■ Assignment
Please say how many lines in the records contain the word "lsearch", giving only the number.

■ Data to examine
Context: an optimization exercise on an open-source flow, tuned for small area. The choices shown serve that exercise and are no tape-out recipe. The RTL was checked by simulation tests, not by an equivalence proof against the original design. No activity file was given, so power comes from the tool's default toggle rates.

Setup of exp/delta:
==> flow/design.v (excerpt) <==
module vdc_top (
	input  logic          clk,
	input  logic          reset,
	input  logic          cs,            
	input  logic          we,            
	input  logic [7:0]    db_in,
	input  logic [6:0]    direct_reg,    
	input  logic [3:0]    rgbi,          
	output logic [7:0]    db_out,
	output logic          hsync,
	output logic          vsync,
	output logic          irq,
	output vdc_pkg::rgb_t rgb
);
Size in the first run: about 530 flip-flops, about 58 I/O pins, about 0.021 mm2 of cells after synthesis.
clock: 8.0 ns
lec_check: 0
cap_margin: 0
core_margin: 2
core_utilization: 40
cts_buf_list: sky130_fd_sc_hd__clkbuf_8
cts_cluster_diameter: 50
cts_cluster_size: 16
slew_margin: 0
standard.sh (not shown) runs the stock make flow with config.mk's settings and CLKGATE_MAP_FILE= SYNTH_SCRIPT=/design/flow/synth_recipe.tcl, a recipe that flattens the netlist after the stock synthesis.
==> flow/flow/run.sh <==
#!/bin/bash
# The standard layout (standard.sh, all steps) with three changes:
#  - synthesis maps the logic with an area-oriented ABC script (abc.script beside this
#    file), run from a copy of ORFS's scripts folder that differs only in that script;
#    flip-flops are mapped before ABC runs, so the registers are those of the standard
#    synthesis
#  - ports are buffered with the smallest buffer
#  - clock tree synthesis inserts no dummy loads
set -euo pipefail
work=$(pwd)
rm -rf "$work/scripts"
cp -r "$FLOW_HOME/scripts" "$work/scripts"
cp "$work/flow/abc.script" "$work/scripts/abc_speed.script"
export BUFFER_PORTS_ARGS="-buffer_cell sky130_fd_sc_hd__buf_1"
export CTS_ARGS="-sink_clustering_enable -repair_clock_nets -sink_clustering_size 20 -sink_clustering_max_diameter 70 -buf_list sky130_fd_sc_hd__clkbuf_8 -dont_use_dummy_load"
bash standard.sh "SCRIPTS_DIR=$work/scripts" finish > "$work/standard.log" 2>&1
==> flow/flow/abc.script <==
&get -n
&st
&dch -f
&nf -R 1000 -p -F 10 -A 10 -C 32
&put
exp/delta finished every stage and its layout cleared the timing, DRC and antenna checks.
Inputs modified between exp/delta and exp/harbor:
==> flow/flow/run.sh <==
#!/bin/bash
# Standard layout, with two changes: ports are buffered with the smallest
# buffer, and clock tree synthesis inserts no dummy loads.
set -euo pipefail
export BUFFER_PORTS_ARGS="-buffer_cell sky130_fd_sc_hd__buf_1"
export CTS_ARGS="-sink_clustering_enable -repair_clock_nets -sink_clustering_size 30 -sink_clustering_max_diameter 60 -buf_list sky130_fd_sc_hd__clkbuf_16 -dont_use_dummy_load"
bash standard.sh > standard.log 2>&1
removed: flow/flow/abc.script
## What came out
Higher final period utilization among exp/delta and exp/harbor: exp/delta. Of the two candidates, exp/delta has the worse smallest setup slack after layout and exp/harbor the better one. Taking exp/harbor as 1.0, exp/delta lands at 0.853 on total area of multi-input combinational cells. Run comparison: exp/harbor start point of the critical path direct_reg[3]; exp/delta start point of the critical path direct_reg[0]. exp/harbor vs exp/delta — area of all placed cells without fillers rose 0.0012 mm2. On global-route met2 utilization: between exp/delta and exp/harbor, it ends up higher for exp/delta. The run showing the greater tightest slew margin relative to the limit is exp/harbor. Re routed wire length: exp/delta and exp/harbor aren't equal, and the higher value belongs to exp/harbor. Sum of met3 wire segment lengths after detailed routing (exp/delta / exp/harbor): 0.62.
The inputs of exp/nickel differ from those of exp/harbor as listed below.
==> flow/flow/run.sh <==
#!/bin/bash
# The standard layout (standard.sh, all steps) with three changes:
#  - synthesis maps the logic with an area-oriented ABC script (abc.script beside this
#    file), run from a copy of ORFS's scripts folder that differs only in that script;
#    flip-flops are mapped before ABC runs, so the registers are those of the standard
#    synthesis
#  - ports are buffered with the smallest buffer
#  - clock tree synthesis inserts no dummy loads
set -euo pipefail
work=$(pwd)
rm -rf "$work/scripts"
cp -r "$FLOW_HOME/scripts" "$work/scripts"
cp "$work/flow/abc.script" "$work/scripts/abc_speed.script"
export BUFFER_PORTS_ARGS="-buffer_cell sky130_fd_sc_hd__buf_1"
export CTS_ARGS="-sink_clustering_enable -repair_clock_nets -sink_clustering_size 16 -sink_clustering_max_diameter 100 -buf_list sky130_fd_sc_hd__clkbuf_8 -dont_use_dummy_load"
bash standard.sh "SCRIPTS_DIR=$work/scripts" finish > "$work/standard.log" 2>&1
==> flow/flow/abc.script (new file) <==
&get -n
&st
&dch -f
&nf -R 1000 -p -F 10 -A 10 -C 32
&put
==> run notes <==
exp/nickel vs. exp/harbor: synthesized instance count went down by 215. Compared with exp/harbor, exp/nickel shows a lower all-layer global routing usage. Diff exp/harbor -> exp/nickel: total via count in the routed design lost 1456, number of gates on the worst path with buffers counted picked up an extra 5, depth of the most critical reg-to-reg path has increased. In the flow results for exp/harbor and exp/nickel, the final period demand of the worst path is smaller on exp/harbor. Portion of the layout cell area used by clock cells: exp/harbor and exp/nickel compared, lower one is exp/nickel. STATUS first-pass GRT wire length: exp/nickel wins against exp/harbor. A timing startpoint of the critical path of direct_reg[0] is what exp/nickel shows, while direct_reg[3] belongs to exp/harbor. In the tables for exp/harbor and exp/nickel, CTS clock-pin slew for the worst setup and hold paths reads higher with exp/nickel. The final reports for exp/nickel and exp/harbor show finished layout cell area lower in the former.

* * *

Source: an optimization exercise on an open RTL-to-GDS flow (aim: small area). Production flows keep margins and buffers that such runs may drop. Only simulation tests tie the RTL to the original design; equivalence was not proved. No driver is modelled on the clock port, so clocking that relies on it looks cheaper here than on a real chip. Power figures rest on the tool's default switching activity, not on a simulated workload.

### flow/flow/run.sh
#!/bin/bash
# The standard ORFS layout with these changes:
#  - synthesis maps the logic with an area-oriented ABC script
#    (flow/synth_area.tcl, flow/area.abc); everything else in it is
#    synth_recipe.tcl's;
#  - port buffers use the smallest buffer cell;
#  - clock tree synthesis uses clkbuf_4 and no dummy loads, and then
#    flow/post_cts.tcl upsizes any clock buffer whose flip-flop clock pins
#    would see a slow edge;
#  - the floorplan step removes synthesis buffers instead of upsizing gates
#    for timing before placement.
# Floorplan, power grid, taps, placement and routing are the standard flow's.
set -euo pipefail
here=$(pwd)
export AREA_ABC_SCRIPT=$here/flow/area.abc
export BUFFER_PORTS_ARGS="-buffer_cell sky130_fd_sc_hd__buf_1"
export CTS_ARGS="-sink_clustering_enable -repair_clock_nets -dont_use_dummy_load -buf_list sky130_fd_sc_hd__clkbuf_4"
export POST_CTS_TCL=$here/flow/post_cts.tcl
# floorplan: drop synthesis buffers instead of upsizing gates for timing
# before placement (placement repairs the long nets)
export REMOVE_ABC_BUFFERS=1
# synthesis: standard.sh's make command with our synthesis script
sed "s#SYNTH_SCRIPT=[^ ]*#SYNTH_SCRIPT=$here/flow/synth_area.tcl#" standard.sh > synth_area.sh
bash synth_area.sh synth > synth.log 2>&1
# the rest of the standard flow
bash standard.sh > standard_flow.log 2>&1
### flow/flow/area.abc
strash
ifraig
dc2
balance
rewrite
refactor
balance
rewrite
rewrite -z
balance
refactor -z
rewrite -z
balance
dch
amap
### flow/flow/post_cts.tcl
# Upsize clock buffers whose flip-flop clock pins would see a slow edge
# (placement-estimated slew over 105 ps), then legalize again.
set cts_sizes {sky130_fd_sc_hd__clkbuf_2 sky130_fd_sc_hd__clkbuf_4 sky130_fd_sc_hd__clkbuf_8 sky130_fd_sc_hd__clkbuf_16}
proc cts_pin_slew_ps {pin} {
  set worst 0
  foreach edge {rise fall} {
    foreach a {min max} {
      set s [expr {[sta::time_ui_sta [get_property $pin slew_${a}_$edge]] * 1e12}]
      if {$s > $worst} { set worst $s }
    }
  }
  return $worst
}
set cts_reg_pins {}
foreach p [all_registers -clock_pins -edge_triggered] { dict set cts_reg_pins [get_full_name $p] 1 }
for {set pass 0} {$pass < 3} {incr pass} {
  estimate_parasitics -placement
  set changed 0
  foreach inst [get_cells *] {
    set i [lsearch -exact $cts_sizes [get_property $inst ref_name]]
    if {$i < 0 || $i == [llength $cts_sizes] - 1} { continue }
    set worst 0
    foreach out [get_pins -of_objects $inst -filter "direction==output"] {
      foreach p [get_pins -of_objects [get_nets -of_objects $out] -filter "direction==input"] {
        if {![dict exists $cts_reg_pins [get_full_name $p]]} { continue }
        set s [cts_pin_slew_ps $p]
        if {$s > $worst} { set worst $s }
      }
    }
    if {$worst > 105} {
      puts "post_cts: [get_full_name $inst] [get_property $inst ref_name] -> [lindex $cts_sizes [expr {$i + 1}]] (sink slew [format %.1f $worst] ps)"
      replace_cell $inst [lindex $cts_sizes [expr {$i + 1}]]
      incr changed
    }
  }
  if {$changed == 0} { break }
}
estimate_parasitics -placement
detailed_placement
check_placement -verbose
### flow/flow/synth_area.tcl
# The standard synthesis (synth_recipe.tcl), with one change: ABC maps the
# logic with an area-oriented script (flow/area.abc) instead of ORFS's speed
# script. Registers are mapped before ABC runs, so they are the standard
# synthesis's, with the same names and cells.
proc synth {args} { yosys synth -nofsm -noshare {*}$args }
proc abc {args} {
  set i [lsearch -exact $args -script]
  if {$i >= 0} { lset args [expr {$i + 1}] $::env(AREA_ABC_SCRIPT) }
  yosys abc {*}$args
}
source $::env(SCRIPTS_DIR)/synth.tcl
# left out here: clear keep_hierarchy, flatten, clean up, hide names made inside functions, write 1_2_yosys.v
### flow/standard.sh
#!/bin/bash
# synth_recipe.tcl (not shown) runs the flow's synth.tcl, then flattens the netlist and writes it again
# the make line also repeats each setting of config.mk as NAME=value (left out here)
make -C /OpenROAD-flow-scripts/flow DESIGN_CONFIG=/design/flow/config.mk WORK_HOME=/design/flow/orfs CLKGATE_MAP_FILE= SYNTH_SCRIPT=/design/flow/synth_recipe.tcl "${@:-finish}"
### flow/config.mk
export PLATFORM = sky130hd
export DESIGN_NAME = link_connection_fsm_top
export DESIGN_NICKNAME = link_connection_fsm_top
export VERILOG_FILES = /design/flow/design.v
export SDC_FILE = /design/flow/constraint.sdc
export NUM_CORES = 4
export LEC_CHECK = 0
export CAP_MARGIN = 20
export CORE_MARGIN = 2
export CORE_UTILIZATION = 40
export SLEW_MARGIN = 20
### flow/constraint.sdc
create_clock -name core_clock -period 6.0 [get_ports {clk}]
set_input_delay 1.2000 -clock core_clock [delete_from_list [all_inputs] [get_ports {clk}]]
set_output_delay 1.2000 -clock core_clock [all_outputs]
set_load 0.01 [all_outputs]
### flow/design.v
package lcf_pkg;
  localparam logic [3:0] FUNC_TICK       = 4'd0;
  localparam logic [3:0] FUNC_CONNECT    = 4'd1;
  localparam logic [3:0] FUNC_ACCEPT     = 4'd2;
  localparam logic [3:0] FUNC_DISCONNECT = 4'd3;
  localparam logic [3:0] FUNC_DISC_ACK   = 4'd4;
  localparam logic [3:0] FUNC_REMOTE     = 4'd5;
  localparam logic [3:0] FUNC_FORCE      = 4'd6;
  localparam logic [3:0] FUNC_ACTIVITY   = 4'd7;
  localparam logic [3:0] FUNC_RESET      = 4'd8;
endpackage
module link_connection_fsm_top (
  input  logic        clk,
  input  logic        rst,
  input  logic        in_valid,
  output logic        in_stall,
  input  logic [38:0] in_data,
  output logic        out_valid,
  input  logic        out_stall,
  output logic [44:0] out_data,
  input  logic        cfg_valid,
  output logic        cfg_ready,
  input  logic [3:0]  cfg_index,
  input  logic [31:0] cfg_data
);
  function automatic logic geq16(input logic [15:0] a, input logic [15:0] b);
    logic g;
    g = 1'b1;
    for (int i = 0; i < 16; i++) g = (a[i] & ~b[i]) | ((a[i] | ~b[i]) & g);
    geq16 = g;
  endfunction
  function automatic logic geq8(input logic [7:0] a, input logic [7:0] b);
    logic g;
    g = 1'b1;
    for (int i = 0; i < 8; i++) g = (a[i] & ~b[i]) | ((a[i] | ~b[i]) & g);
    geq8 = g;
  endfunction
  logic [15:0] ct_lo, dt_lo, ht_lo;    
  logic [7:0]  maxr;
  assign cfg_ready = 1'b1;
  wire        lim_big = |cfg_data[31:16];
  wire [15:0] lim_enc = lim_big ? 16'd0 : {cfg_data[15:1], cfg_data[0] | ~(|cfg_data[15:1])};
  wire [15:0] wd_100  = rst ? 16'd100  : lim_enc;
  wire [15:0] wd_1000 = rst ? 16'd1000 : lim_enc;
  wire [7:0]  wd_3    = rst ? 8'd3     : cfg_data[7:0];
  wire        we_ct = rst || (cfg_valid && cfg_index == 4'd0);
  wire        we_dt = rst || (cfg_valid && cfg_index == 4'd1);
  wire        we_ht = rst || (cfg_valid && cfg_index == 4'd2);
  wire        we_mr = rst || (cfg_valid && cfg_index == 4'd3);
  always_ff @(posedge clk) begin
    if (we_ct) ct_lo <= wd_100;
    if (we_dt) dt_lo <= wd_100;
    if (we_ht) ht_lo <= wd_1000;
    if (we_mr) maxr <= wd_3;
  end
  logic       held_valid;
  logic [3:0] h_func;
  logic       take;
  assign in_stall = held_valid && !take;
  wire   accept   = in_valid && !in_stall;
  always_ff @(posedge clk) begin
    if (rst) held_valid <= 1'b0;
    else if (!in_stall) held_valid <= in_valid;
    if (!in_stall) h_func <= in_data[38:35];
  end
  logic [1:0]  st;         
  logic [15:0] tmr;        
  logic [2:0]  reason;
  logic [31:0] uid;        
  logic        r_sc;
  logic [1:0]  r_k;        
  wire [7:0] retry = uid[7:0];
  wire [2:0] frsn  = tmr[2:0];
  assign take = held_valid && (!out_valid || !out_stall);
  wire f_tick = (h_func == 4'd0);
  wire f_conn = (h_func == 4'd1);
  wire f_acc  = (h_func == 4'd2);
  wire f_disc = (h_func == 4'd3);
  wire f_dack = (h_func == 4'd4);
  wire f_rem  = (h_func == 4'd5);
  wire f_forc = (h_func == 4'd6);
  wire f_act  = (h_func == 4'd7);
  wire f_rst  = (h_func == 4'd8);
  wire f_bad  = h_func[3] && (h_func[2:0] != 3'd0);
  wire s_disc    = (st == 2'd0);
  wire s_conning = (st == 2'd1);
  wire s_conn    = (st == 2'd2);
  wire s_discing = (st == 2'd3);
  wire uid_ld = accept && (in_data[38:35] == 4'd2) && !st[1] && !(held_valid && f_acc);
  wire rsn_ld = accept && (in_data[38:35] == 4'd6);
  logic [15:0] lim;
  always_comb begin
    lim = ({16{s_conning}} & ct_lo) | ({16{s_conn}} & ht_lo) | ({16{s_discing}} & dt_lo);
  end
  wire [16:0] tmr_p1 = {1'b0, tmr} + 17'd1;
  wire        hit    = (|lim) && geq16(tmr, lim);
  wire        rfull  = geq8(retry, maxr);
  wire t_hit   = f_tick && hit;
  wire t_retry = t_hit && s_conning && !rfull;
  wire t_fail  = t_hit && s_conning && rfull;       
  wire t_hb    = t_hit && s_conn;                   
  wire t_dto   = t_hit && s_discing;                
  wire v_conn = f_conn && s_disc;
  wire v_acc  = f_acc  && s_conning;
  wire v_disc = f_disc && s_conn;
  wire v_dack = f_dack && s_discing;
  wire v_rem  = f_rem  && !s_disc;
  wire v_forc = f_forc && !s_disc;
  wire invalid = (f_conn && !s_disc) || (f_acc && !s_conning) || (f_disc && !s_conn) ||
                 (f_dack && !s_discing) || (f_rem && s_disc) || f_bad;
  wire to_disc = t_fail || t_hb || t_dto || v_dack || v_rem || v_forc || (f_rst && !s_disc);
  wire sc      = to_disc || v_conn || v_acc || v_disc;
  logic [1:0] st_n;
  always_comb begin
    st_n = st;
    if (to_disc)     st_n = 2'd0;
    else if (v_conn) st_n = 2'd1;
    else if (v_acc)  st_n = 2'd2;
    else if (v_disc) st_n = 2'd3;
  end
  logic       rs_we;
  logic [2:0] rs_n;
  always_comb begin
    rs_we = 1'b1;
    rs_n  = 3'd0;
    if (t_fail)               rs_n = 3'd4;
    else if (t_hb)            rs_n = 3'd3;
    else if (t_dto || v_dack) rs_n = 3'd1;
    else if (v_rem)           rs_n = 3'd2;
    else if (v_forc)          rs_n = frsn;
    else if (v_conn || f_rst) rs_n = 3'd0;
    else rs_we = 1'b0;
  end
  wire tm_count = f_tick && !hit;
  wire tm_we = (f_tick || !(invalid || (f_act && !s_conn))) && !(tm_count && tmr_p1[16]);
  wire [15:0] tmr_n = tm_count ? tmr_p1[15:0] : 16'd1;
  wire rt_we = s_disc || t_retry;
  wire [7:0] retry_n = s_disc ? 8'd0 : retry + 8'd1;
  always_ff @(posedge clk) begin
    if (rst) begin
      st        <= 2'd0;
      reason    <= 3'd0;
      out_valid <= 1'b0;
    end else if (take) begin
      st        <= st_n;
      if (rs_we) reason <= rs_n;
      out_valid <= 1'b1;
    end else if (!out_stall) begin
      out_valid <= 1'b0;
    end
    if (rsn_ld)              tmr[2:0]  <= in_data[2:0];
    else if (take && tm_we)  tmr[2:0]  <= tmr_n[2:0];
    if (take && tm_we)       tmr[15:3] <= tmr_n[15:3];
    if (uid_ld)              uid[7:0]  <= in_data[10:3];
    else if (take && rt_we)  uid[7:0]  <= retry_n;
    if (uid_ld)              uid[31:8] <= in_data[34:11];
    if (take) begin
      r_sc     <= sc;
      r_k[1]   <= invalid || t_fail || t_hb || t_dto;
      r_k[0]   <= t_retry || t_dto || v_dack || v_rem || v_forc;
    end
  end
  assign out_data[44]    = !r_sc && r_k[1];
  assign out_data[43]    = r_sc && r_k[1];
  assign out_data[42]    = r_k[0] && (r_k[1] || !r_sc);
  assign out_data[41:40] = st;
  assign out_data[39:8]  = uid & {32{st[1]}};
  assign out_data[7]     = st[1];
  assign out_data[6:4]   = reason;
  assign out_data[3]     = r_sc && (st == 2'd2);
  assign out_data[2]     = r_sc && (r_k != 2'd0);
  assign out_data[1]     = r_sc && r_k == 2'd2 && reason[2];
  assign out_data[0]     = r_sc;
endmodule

■ Exercise output
2